Artificial intelligence has been taught to determine the appearance of the voice


Scientists do not stand still, teaching artificial intelligence so that he can perform as many tasks as possible. For example, now he can generate human faces based on gender, ethnicity, and age, not individual characteristics.

Artificial intelligence has been taught to determine the appearance of the voice
Artificial intelligence has been taught to determine the appearance of the voice.
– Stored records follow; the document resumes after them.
### src/rtl/core/tpcs_pkg.sv
// shared types, constants and prescaler tables for the timer prescaler search
`timescale 1ns / 1ps

package tpcs_pkg;

    // fixed point and timer widths
    localparam int FREQ_FRAC_BITS      = 8;
    localparam int WIDE_COMPARE_BITS   = 16;
    localparam int NARROW_COMPARE_BITS = 8;
    localparam int CLOCK_W             = 32;
    localparam int TARGET_W            = 32;
    localparam int MIN_SHIFT           = 2;

    localparam logic [CLOCK_W-1:0] CLOCK_RESET = 32'd16000000;

    // shifted clock, numerator and divider widths
    localparam int S_W        = CLOCK_W - MIN_SHIFT;
    localparam int NUM_W      = S_W + FREQ_FRAC_BITS;
    localparam int DIVIDEND_W = ((NUM_W + 1 > TARGET_W) ? NUM_W + 1 : TARGET_W) + 1;
    localparam int DIVISOR_W  = TARGET_W + 1;
    localparam int DIV_CNT_W  = $clog2(DIVIDEND_W);

    // timer choice codes
    localparam logic [1:0] CMD_T0 = 2'd0;
    localparam logic [1:0] CMD_T1 = 2'd1;
    localparam logic [1:0] CMD_T2 = 2'd2;

    // request and result items
    typedef struct packed {
        logic [1:0]          command;
        logic [TARGET_W-1:0] target_frequency;
    } in_item_t;

    typedef struct packed {
        logic [2:0]  clock_select;
        logic [15:0] compare_value;
        logic        found;
    } out_item_t;

    // divider control and status
    typedef struct packed {
        logic                  start;
        logic [DIVIDEND_W-1:0] dividend;
        logic [DIVISOR_W-1:0]  divisor;
    } div_req_t;

    typedef struct packed {
        logic                  done;
        logic [DIVIDEND_W-1:0] quotient;
    } div_rsp_t;

    // number of prescalers of a timer, 0 for an unknown code
    function automatic logic [2:0] table_len(input logic [1:0] cmd);
        logic [2:0] len;
        case (cmd)
            CMD_T0:  len = 3'd5;
            CMD_T1:  len = 3'd5;
            CMD_T2:  len = 3'd7;
            default: len = 3'd0;
        endcase
        return len;
    endfunction

    // prescaler shift of a timer's table entry
    function automatic logic [3:0] prescale_shift(input logic [1:0] cmd, input logic [2:0] idx);
        logic [3:0] sh;
        if (cmd == CMD_T2)
        begin
            case (idx)
                3'd0:    sh = 4'd2;
                3'd1:    sh = 4'd4;
                3'd2:    sh = 4'd6;
                3'd3:    sh = 4'd7;
                3'd4:    sh = 4'd8;
                3'd5:    sh = 4'd9;
                default: sh = 4'd11;
            endcase
        end
        else
        begin
            case (idx)
                3'd0:    sh = 4'd2;
                3'd1:    sh = 4'd4;
                3'd2:    sh = 4'd7;
                3'd3:    sh = 4'd9;
                default: sh = 4'd11;
            endcase
        end
        return sh;
    endfunction

endpackage

### src/rtl/core/tpcs_div.sv
// shared restoring divider, one quotient bit per cycle
`timescale 1ns / 1ps

module tpcs_div (
    input  logic               clk,
    input  logic               rst_n,
    input  tpcs_pkg::div_req_t req,
    output tpcs_pkg::div_rsp_t rsp
);
    import tpcs_pkg::*;

    logic                  busy_reg, busy_next;
    logic                  done_reg, done_next;
    logic [DIV_CNT_W-1:0]  cnt_reg, cnt_next;
    logic [DIVISOR_W-1:0]  rem_reg, rem_next;
    logic [DIVIDEND_W-1:0] quo_reg, quo_next;
    logic [DIVISOR_W-1:0]  dvs_reg, dvs_next;

    logic [DIVISOR_W:0]    trial;
    logic [DIVISOR_W:0]    diff;

    // one restoring step: bring down the next dividend bit and try a subtract
    always_comb
    begin
        trial = {rem_reg, quo_reg[DIVIDEND_W-1]};
        diff  = trial - {1'b0, dvs_reg};
    end

    always_comb
    begin
        busy_next = busy_reg;
        done_next = 1'b0;
        cnt_next  = cnt_reg;
        rem_next  = rem_reg;
        quo_next  = quo_reg;
        dvs_next  = dvs_reg;
        if (req.start)
        begin
            busy_next = 1'b1;
            cnt_next  = DIV_CNT_W'(DIVIDEND_W - 1);
            rem_next  = '0;
            quo_next  = req.dividend;
            dvs_next  = req.divisor;
        end
        else if (busy_reg)
        begin
            if (diff[DIVISOR_W])
            begin
                rem_next = trial[DIVISOR_W-1:0];
                quo_next = {quo_reg[DIVIDEND_W-2:0], 1'b0};
            end
            else
            begin
                rem_next = diff[DIVISOR_W-1:0];
                quo_next = {quo_reg[DIVIDEND_W-2:0], 1'b1};
            end
            cnt_next = cnt_reg - 1'b1;
            if (cnt_reg == '0)
            begin
                busy_next = 1'b0;
                done_next = 1'b1;
            end
        end
    end

    // control state
    always_ff @(posedge clk or negedge rst_n)
    begin
        if (!rst_n)
        begin
            busy_reg <= 1'b0;
            done_reg <= 1'b0;
        end
        else
        begin
            busy_reg <= busy_next;
            done_reg <= done_next;
        end
    end

    // datapath
    always_ff @(posedge clk)
    begin
        cnt_reg <= cnt_next;
        rem_reg <= rem_next;
        quo_reg <= quo_next;
        dvs_reg <= dvs_next;
    end

    assign rsp.done     = done_reg;
    assign rsp.quotient = quo_reg;

endmodule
Scientists named this method of definition - Speech2Face. The neural network, which "thinks" like the human brain, showed a million educational video clips from the system, which featured over 100,000 speakers.


From this dataset, Speech2Face has formed an association between voice signals and specific physical features of the human face. Then the AI ​​used a sound recording to model a photorealistic look that would match the voice. The results were published online on May 23.
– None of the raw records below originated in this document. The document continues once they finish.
$ cat src/rtl/mcod_ctrl.sv
module mcod_ctrl
   import mcod_pkg::*;
(
   input  logic       clock,
   input  logic       reset,
   input  logic       start,
   input  logic       req_dim_final,
   input  status_type stat,
   output cmd_type    cmd,
   output logic       busy
);

   state_type state_ff, state_in;

   // state register
   always_ff @(posedge clock) begin
      if (reset) begin
         state_ff <= ST_LOAD;
      end else begin
         state_ff <= state_in;
      end
   end

   // next state and commands
   always_comb begin
      state_in = state_ff;
      cmd      = '0;
      busy     = 1'b1;
      unique case (state_ff)
         ST_LOAD: begin
            busy = 1'b0;
            if (start) begin
               cmd.load_dim = 1'b1;
               if (req_dim_final) begin
                  state_in = ST_FILL_START;
               end
            end
         end
         ST_FILL_START: begin
            cmd.clear_load = 1'b1;
            priority if (stat.overflow || stat.too_few) begin
               cmd.emit_error = 1'b1;
               state_in       = ST_LOAD;
            end else if (stat.single) begin
               cmd.emit_single = 1'b1;
               state_in        = ST_LOAD;
            end else begin
               cmd.diag_init = 1'b1;
               if (stat.diag_done) begin
                  cmd.cell_begin = 1'b1;
                  state_in       = ST_K_READ;
               end
            end
         end
         ST_K_READ: begin
            cmd.k_read = 1'b1;
            state_in   = ST_K_WAIT;
         end
         ST_K_WAIT: begin
            state_in = ST_K_EVAL;
         end
         ST_K_EVAL: begin
            cmd.k_eval = 1'b1;
            state_in   = ST_K_MUL2;
         end
         ST_K_MUL2: begin
            cmd.k_mul2 = 1'b1;
            state_in   = ST_K_CMP;
         end
         ST_K_CMP: begin
            cmd.k_cmp = 1'b1;
            state_in  = stat.k_last ? ST_CELL_WRITE : ST_K_READ;
         end
         ST_CELL_WRITE: begin
            cmd.cell_write = 1'b1;
            if (stat.fill_done) begin
               state_in = ST_WALK_INIT;
            end else begin
               cmd.next_cell = 1'b1;
               state_in      = ST_K_READ;
            end
         end
         ST_WALK_INIT: begin
            cmd.walk_init = 1'b1;
            state_in      = ST_WALK_POP;
         end
         ST_WALK_POP: begin
            if (stat.stack_empty) begin
               state_in = ST_LOAD;
            end else begin
               cmd.walk_pop = 1'b1;
               state_in     = ST_WALK_READ;
            end
         end
         ST_WALK_READ: begin
            if (stat.seg_trivial) begin
               state_in = ST_WALK_POP;
            end else begin
               cmd.walk_read = 1'b1;
               state_in      = ST_WALK_EMIT;
            end
         end
         ST_WALK_EMIT: begin
            cmd.walk_emit = 1'b1;
            state_in      = ST_WALK_POP;
         end
         default: begin
            state_in = ST_LOAD;
         end
      endcase
   end

endmodule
Fortunately, artificial intelligence (so far) does not precisely determine what a particular person looks like, based only on her voice. The authors of the study reported that the neural network recognizes in the language-specific markers indicating gender, age, and ethnicity, as well as the peculiarities that are inherent in many people.


The faces generated by Speech2Face - all in the position of full and neutral expressions - were inaccurately answered by people whose voice studied the AI. However, images usually illustrate the correct age, ethnicity, and gender identity of people.

In the event of a collision with language variations, AI also showed errors. For example, when the neural network "listened" to the audio recording of an Asian speaking Chinese, the program generated an image of an Asian face. However, when the same person spoke English in another audio tape, artificial intelligence formed the front of a person of a European race.


The algorithm also demonstrated gender bias, linking low voices to male faces and high voices with women.